- What needs to be done: Copy the records below without altering a single word.

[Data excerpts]
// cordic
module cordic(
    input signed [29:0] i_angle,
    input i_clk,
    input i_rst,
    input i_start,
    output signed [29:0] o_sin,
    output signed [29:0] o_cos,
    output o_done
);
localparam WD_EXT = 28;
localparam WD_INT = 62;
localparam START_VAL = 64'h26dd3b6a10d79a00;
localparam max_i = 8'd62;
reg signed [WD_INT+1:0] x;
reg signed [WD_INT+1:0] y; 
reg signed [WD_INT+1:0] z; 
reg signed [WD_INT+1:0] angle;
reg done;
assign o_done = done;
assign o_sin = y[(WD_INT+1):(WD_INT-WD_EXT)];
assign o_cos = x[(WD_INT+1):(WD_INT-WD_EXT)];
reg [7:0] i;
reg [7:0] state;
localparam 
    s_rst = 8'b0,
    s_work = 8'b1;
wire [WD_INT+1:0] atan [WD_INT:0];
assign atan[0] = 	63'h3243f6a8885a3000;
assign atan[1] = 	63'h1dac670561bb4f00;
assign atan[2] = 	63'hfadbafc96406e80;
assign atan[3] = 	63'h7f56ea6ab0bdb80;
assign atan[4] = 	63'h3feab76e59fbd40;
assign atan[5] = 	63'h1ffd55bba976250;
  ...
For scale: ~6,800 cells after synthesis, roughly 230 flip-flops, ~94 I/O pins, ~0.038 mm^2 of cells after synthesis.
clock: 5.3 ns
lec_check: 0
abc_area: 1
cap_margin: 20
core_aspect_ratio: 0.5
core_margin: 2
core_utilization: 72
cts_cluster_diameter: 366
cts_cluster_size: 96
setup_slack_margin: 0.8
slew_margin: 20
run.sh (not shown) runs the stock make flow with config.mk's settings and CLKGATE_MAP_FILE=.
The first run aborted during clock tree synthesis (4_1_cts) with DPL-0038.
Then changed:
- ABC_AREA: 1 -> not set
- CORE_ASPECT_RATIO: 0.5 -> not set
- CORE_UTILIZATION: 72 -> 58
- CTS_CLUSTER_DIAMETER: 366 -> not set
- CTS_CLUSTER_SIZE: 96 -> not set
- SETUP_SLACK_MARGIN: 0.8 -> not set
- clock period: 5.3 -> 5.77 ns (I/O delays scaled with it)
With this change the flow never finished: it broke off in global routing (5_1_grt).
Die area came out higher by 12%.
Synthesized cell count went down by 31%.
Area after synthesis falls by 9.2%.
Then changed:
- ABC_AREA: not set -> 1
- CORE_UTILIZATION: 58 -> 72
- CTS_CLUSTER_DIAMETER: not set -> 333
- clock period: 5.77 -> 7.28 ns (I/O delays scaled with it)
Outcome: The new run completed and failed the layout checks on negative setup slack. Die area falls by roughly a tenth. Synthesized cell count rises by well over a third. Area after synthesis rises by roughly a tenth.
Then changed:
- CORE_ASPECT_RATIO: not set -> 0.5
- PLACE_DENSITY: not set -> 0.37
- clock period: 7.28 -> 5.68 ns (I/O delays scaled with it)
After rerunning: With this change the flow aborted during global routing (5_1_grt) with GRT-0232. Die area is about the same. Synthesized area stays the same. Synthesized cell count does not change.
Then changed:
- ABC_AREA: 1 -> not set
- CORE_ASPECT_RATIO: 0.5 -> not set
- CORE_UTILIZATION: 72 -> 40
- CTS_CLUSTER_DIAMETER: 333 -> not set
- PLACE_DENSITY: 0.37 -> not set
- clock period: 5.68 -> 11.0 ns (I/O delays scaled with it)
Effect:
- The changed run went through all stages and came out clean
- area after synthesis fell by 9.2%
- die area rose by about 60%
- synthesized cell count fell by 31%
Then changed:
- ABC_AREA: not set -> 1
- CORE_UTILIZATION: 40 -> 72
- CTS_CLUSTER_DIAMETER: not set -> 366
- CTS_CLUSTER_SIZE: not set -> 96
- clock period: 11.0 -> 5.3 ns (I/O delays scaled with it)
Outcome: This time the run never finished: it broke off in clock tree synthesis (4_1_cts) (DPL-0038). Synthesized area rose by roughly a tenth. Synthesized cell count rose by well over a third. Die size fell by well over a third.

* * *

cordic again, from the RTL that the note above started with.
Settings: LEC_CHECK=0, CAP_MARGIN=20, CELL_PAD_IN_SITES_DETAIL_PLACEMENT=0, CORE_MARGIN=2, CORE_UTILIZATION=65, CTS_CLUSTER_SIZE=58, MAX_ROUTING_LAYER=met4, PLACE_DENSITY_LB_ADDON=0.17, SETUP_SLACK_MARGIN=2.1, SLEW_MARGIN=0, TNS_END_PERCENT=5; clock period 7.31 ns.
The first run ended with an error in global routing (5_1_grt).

- Exercise solution:
// cordic
module cordic(
    input signed [29:0] i_angle,
    input i_clk,
    input i_rst,
    input i_start,
    output signed [29:0] o_sin,
    output signed [29:0] o_cos,
    output o_done
);
localparam WD_EXT = 28;
localparam WD_INT = 62;
localparam START_VAL = 64'h26dd3b6a10d79a00;
localparam max_i = 8'd62;
reg signed [WD_INT+1:0] x;
reg signed [WD_INT+1:0] y; 
reg signed [WD_INT+1:0] z; 
reg signed [WD_INT+1:0] angle;
reg done;
assign o_done = done;
assign o_sin = y[(WD_INT+1):(WD_INT-WD_EXT)];
assign o_cos = x[(WD_INT+1):(WD_INT-WD_EXT)];
reg [7:0] i;
reg [7:0] state;
localparam 
    s_rst = 8'b0,
    s_work = 8'b1;
wire [WD_INT+1:0] atan [WD_INT:0];
assign atan[0] = 	63'h3243f6a8885a3000;
assign atan[1] = 	63'h1dac670561bb4f00;
assign atan[2] = 	63'hfadbafc96406e80;
assign atan[3] = 	63'h7f56ea6ab0bdb80;
assign atan[4] = 	63'h3feab76e59fbd40;
assign atan[5] = 	63'h1ffd55bba976250;
  ...
For scale: ~6,800 cells after synthesis, roughly 230 flip-flops, ~94 I/O pins, ~0.038 mm^2 of cells after synthesis.
clock: 5.3 ns
lec_check: 0
abc_area: 1
cap_margin: 20
core_aspect_ratio: 0.5
core_margin: 2
core_utilization: 72
cts_cluster_diameter: 366
cts_cluster_size: 96
setup_slack_margin: 0.8
slew_margin: 20
run.sh (not shown) runs the stock make flow with config.mk's settings and CLKGATE_MAP_FILE=.
The first run aborted during clock tree synthesis (4_1_cts) with DPL-0038.
Then changed:
- ABC_AREA: 1 -> not set
- CORE_ASPECT_RATIO: 0.5 -> not set
- CORE_UTILIZATION: 72 -> 58
- CTS_CLUSTER_DIAMETER: 366 -> not set
- CTS_CLUSTER_SIZE: 96 -> not set
- SETUP_SLACK_MARGIN: 0.8 -> not set
- clock period: 5.3 -> 5.77 ns (I/O delays scaled with it)
With this change the flow never finished: it broke off in global routing (5_1_grt).
Die area came out higher by 12%.
Synthesized cell count went down by 31%.
Area after synthesis falls by 9.2%.
Then changed:
- ABC_AREA: not set -> 1
- CORE_UTILIZATION: 58 -> 72
- CTS_CLUSTER_DIAMETER: not set -> 333
- clock period: 5.77 -> 7.28 ns (I/O delays scaled with it)
Outcome: The new run completed and failed the layout checks on negative setup slack. Die area falls by roughly a tenth. Synthesized cell count rises by well over a third. Area after synthesis rises by roughly a tenth.
Then changed:
- CORE_ASPECT_RATIO: not set -> 0.5
- PLACE_DENSITY: not set -> 0.37
- clock period: 7.28 -> 5.68 ns (I/O delays scaled with it)
After rerunning: With this change the flow aborted during global routing (5_1_grt) with GRT-0232. Die area is about the same. Synthesized area stays the same. Synthesized cell count does not change.
Then changed:
- ABC_AREA: 1 -> not set
- CORE_ASPECT_RATIO: 0.5 -> not set
- CORE_UTILIZATION: 72 -> 40
- CTS_CLUSTER_DIAMETER: 333 -> not set
- PLACE_DENSITY: 0.37 -> not set
- clock period: 5.68 -> 11.0 ns (I/O delays scaled with it)
Effect:
- The changed run went through all stages and came out clean
- area after synthesis fell by 9.2%
- die area rose by about 60%
- synthesized cell count fell by 31%
Then changed:
- ABC_AREA: not set -> 1
- CORE_UTILIZATION: 40 -> 72
- CTS_CLUSTER_DIAMETER: not set -> 366
- CTS_CLUSTER_SIZE: not set -> 96
- clock period: 11.0 -> 5.3 ns (I/O delays scaled with it)
Outcome: This time the run never finished: it broke off in clock tree synthesis (4_1_cts) (DPL-0038). Synthesized area rose by roughly a tenth. Synthesized cell count rose by well over a third. Die size fell by well over a third.

* * *

cordic again, from the RTL that the note above started with.
Settings: LEC_CHECK=0, CAP_MARGIN=20, CELL_PAD_IN_SITES_DETAIL_PLACEMENT=0, CORE_MARGIN=2, CORE_UTILIZATION=65, CTS_CLUSTER_SIZE=58, MAX_ROUTING_LAYER=met4, PLACE_DENSITY_LB_ADDON=0.17, SETUP_SLACK_MARGIN=2.1, SLEW_MARGIN=0, TNS_END_PERCENT=5; clock period 7.31 ns.
The first run ended with an error in global routing (5_1_grt).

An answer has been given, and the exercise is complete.